## Source records
+++

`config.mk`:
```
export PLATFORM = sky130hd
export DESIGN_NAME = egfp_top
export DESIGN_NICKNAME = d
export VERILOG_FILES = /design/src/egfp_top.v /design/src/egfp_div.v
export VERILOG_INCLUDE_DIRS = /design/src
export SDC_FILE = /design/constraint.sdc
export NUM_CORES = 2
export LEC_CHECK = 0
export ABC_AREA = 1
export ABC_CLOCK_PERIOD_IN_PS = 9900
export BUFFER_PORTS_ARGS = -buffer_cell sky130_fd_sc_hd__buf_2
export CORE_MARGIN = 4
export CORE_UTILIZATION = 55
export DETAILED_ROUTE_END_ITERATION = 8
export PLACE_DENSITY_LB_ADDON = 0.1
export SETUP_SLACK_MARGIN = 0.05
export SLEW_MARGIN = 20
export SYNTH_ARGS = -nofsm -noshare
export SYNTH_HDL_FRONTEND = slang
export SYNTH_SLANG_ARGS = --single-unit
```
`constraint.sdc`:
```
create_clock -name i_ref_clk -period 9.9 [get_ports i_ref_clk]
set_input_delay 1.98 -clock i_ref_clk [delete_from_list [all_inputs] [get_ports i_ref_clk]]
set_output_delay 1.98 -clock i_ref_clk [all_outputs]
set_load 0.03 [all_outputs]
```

+++

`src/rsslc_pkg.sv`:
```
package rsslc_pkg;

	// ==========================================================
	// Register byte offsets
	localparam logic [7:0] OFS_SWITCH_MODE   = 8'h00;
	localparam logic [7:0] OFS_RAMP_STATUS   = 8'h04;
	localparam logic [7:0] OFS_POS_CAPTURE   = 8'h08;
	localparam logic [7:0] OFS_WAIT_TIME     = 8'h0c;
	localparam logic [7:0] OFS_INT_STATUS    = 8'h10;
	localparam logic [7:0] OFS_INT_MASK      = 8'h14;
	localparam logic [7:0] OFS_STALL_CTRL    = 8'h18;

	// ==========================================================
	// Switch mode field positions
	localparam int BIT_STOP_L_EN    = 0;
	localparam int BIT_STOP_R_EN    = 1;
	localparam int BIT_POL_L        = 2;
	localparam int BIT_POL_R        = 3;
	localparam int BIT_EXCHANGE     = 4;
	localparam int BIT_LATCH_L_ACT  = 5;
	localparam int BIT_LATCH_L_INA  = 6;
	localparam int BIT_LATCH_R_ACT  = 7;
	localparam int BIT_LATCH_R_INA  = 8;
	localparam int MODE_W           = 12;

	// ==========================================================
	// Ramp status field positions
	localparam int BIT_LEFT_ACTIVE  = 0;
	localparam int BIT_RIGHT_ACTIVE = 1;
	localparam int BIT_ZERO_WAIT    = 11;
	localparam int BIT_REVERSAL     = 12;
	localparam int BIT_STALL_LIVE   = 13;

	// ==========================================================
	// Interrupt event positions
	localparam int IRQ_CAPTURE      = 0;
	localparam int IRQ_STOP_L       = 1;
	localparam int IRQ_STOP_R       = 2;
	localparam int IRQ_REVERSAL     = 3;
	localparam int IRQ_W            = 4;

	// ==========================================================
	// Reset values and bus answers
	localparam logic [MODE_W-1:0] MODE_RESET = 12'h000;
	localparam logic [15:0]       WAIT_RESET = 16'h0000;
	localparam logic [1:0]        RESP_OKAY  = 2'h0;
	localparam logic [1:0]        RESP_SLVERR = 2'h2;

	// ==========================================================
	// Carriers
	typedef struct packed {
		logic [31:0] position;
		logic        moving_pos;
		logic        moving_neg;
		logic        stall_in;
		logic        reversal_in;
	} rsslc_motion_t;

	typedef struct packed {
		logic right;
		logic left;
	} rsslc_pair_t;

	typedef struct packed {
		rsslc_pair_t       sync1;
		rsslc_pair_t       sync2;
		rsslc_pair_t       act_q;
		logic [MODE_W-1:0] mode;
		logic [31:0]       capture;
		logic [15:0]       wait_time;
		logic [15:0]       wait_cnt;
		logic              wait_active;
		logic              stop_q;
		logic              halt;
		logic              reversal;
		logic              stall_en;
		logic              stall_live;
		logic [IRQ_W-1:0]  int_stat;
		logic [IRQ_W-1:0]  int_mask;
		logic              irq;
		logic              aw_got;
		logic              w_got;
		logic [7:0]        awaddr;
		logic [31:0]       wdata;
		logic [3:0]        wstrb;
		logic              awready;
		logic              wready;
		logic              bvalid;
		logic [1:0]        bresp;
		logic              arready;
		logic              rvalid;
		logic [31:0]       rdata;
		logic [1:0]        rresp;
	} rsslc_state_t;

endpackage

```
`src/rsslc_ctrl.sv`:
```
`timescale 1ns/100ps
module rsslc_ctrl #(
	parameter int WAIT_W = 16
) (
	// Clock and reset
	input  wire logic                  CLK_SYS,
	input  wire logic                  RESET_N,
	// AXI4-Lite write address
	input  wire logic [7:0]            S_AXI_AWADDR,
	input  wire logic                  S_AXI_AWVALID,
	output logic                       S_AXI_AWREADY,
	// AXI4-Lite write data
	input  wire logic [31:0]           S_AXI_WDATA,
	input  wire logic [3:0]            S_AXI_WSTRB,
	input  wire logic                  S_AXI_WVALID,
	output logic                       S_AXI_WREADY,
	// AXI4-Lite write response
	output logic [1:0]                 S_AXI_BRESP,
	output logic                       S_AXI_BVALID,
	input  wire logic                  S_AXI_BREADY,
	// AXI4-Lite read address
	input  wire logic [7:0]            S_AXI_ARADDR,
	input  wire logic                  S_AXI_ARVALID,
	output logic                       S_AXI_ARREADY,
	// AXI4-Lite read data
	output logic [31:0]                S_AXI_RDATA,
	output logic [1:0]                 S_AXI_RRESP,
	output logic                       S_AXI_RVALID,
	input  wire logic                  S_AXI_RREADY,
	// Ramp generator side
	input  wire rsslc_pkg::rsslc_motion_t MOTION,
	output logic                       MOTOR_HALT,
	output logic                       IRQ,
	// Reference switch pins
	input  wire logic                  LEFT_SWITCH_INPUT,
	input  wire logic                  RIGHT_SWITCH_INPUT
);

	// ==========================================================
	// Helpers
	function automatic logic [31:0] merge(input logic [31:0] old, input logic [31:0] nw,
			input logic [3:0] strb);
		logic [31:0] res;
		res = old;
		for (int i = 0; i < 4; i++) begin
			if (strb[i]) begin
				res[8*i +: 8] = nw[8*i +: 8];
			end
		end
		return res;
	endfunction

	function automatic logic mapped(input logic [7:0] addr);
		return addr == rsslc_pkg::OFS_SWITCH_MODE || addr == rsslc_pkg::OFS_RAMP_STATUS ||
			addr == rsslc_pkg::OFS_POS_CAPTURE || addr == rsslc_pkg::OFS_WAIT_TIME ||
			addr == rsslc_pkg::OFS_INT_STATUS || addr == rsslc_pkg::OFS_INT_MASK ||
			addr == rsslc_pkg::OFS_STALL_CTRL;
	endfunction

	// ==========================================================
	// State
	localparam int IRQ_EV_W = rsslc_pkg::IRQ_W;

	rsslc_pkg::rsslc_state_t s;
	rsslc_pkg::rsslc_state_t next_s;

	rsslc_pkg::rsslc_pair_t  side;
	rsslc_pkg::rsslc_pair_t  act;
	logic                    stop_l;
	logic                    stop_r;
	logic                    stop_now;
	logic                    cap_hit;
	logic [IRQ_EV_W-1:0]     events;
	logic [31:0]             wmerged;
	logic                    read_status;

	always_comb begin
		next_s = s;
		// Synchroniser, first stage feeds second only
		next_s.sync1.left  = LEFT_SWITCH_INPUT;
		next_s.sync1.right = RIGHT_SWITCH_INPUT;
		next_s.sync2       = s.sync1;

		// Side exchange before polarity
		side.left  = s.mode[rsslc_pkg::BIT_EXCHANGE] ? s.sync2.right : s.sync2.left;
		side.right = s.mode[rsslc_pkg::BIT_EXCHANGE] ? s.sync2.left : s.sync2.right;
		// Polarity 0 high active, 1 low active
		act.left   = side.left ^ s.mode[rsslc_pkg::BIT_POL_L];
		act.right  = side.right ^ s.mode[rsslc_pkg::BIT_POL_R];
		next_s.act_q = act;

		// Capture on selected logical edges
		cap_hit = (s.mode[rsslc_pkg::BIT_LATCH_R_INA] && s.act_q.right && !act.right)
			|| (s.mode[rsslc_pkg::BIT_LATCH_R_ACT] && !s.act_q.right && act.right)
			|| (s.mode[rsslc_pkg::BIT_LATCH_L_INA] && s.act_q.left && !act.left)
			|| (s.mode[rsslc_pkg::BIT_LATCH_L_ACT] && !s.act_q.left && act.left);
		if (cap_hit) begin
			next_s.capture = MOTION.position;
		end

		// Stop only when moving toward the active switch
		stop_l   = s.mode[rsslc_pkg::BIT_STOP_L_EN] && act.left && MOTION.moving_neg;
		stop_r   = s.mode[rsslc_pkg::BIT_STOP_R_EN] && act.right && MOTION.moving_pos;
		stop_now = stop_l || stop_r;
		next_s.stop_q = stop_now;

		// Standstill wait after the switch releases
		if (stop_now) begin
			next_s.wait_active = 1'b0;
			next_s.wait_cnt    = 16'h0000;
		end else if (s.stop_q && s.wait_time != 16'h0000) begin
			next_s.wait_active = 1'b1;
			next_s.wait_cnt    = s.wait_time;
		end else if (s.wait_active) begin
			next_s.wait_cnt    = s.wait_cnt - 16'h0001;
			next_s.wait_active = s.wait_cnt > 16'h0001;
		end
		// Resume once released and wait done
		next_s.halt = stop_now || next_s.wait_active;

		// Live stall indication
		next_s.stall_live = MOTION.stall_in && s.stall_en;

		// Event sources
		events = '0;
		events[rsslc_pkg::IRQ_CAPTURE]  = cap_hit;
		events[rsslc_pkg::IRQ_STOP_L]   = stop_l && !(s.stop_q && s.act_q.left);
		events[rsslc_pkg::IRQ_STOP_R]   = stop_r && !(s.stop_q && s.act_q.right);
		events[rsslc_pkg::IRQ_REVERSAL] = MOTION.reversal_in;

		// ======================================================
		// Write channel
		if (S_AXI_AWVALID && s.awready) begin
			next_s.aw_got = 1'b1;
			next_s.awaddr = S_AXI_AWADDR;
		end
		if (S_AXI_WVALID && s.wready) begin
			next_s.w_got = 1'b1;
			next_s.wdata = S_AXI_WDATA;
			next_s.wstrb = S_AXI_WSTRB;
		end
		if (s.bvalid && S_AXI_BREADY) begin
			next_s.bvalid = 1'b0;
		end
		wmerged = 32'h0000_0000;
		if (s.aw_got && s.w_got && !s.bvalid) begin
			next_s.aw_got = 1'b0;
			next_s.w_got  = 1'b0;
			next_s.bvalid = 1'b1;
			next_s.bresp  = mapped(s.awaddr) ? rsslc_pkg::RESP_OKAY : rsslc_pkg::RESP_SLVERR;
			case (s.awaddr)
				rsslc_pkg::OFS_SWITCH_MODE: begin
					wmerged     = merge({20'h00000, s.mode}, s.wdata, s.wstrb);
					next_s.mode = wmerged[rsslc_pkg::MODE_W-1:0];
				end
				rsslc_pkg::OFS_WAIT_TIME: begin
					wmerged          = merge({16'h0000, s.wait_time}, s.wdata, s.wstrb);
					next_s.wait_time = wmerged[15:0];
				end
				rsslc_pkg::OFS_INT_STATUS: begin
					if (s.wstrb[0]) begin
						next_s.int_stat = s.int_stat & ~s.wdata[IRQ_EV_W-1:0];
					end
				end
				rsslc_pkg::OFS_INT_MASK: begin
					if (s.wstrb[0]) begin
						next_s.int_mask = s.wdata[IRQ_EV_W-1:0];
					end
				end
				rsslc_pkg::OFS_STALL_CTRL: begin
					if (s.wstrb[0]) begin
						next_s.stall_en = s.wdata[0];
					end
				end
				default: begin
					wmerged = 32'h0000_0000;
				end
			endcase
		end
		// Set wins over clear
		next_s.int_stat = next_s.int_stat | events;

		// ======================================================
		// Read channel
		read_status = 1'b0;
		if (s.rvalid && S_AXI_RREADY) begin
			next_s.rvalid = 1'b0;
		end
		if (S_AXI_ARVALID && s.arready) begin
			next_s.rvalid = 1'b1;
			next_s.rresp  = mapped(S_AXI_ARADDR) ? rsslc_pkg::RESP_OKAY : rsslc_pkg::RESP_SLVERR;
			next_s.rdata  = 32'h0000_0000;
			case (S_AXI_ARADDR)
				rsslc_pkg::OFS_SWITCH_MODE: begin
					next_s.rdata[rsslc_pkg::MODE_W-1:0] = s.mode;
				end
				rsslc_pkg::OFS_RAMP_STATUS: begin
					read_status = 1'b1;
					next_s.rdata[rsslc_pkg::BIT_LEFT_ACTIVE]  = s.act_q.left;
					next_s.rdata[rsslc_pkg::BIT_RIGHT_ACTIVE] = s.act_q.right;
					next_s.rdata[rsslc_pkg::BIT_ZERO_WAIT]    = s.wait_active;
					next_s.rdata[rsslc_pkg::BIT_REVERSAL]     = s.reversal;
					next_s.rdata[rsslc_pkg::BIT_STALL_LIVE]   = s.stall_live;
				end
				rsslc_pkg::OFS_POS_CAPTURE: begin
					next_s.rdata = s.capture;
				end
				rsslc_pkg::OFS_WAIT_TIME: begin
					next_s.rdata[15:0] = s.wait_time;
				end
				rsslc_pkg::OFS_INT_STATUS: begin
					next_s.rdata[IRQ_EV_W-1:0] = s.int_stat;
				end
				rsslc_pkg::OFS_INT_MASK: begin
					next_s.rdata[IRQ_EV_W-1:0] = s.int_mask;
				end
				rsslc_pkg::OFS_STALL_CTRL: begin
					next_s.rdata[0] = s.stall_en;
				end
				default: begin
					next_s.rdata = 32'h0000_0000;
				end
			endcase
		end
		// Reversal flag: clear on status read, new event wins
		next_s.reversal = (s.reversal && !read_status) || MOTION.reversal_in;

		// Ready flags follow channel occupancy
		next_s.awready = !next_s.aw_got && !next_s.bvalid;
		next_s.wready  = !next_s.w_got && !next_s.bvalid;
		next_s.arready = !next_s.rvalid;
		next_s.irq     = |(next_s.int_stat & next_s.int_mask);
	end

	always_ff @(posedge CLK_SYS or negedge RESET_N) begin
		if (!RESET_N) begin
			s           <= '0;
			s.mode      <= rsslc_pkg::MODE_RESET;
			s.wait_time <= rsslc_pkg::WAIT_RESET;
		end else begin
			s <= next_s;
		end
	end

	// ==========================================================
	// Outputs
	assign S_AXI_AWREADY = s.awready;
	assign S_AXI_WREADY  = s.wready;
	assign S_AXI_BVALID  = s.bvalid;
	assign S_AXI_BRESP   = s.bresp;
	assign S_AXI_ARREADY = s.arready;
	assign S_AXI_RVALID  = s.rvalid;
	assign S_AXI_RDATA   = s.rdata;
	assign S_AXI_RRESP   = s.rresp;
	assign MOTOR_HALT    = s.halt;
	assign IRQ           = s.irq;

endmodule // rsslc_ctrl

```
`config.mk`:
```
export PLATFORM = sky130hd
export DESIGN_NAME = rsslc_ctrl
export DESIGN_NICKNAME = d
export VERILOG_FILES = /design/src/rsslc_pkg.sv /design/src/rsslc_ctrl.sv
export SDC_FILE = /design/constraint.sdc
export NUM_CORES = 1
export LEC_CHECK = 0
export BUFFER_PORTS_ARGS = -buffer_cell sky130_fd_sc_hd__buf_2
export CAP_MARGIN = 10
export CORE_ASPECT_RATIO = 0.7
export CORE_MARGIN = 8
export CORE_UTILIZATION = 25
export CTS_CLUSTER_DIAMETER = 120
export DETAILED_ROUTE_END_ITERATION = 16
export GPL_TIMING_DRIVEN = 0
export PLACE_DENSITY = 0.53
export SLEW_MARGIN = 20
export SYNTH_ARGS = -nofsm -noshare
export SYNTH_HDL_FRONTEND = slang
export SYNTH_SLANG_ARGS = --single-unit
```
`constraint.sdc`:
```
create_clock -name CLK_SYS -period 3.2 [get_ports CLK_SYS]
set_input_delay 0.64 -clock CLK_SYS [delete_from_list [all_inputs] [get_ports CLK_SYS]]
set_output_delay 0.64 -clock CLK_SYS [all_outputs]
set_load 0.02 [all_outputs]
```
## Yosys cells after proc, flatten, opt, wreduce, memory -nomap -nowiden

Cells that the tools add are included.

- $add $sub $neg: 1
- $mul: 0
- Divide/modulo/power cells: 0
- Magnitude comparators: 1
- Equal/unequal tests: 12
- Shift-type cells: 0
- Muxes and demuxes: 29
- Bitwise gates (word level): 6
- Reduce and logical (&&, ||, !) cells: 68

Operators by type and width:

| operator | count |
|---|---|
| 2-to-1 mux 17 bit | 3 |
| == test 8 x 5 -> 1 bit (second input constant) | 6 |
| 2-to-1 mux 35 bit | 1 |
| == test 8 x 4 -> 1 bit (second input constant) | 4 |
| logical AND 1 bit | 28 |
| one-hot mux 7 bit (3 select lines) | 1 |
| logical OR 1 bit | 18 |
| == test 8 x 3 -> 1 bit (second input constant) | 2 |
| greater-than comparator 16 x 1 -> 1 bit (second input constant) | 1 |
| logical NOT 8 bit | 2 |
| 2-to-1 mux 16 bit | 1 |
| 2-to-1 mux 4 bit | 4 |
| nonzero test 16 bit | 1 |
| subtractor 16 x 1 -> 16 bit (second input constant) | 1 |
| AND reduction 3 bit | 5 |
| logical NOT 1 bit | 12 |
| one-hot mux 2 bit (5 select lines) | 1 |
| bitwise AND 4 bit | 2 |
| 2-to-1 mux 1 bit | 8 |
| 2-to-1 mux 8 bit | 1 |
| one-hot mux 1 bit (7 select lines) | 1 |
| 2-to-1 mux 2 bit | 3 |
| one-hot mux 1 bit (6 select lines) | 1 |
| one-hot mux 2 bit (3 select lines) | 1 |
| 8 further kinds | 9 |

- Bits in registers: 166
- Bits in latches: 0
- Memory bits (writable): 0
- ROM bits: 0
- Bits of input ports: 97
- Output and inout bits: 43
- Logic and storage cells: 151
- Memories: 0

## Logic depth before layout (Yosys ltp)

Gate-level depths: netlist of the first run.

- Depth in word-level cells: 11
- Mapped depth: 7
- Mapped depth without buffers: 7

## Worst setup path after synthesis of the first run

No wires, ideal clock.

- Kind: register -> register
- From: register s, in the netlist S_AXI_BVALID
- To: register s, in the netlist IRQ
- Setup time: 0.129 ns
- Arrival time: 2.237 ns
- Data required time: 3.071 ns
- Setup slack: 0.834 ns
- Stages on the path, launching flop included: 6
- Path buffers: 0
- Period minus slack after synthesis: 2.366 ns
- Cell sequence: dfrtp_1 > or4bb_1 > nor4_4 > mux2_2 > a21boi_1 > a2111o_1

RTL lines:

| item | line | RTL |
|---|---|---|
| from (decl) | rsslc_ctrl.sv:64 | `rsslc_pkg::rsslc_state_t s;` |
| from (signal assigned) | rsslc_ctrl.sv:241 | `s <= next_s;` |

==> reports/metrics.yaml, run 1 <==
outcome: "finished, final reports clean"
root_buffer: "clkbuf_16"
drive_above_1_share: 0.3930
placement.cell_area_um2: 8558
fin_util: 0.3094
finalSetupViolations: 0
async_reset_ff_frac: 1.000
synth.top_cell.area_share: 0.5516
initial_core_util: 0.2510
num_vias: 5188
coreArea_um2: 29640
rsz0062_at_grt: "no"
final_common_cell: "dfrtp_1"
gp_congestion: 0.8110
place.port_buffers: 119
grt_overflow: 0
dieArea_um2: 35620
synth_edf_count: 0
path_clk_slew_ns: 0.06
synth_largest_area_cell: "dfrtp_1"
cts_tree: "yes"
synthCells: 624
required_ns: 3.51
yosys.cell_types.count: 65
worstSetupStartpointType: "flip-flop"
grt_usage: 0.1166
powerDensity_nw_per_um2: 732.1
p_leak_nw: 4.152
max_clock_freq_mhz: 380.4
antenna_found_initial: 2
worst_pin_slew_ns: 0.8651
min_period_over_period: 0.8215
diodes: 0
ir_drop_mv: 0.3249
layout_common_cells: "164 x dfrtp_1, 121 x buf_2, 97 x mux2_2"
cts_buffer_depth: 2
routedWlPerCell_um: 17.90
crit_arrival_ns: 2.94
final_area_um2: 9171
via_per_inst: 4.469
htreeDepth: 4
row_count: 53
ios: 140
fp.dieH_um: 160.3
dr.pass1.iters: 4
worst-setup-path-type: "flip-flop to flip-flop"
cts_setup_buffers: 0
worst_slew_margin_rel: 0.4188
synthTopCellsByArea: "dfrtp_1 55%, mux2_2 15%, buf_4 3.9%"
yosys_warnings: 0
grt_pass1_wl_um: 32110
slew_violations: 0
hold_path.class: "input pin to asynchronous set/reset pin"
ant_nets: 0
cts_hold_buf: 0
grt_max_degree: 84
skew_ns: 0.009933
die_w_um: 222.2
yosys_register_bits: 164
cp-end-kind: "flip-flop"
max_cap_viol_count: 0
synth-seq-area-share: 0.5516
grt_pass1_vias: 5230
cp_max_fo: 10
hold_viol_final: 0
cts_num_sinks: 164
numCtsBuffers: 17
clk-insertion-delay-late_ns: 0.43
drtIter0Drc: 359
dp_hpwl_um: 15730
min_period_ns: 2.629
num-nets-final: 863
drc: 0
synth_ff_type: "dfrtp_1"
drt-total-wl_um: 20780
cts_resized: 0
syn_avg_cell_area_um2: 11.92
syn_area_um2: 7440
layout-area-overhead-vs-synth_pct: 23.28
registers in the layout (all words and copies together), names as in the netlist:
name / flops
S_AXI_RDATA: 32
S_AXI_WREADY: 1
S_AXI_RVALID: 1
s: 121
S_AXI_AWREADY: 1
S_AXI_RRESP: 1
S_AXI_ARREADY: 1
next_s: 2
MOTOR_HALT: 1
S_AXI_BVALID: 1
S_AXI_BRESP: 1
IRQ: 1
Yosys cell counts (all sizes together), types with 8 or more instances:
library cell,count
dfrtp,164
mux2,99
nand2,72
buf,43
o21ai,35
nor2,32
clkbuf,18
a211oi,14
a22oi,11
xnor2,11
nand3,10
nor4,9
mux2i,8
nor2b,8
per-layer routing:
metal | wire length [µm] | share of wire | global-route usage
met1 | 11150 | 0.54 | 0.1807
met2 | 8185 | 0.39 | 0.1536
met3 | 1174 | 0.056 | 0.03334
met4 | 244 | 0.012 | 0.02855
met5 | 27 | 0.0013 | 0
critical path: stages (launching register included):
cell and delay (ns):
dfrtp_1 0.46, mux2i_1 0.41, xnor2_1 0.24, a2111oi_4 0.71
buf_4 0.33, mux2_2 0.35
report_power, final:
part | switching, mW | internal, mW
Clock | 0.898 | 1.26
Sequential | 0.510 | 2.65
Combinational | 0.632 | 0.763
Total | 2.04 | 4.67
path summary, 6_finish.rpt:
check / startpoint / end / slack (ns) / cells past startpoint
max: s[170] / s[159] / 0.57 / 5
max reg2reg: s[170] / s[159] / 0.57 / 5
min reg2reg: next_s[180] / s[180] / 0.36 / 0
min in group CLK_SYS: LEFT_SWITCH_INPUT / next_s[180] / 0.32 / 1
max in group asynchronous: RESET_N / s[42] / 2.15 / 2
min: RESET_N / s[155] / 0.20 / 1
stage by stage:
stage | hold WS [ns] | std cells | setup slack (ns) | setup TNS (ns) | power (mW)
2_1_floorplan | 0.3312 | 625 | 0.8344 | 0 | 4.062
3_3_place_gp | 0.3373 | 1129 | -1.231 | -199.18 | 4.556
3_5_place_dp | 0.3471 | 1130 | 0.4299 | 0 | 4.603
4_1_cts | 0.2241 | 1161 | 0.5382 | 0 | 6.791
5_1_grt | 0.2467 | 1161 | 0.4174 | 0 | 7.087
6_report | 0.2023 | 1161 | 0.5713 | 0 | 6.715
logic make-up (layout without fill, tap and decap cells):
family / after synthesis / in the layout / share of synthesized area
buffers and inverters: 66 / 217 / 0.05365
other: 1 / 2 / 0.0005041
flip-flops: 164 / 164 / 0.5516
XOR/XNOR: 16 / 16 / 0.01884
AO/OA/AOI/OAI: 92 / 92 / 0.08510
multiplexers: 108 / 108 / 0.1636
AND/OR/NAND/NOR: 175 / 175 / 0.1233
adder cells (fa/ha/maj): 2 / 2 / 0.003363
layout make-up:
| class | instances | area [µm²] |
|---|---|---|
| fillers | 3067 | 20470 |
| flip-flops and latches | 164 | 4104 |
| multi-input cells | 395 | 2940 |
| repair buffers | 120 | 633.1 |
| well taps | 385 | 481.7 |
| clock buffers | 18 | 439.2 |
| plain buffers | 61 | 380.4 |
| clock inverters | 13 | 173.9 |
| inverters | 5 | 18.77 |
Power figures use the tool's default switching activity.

+++

## DIRECTIONS
Only a number should be given in reply: how many lines in the entries above hold "wmerged".

## RESULT OF THIS EXERCISE
7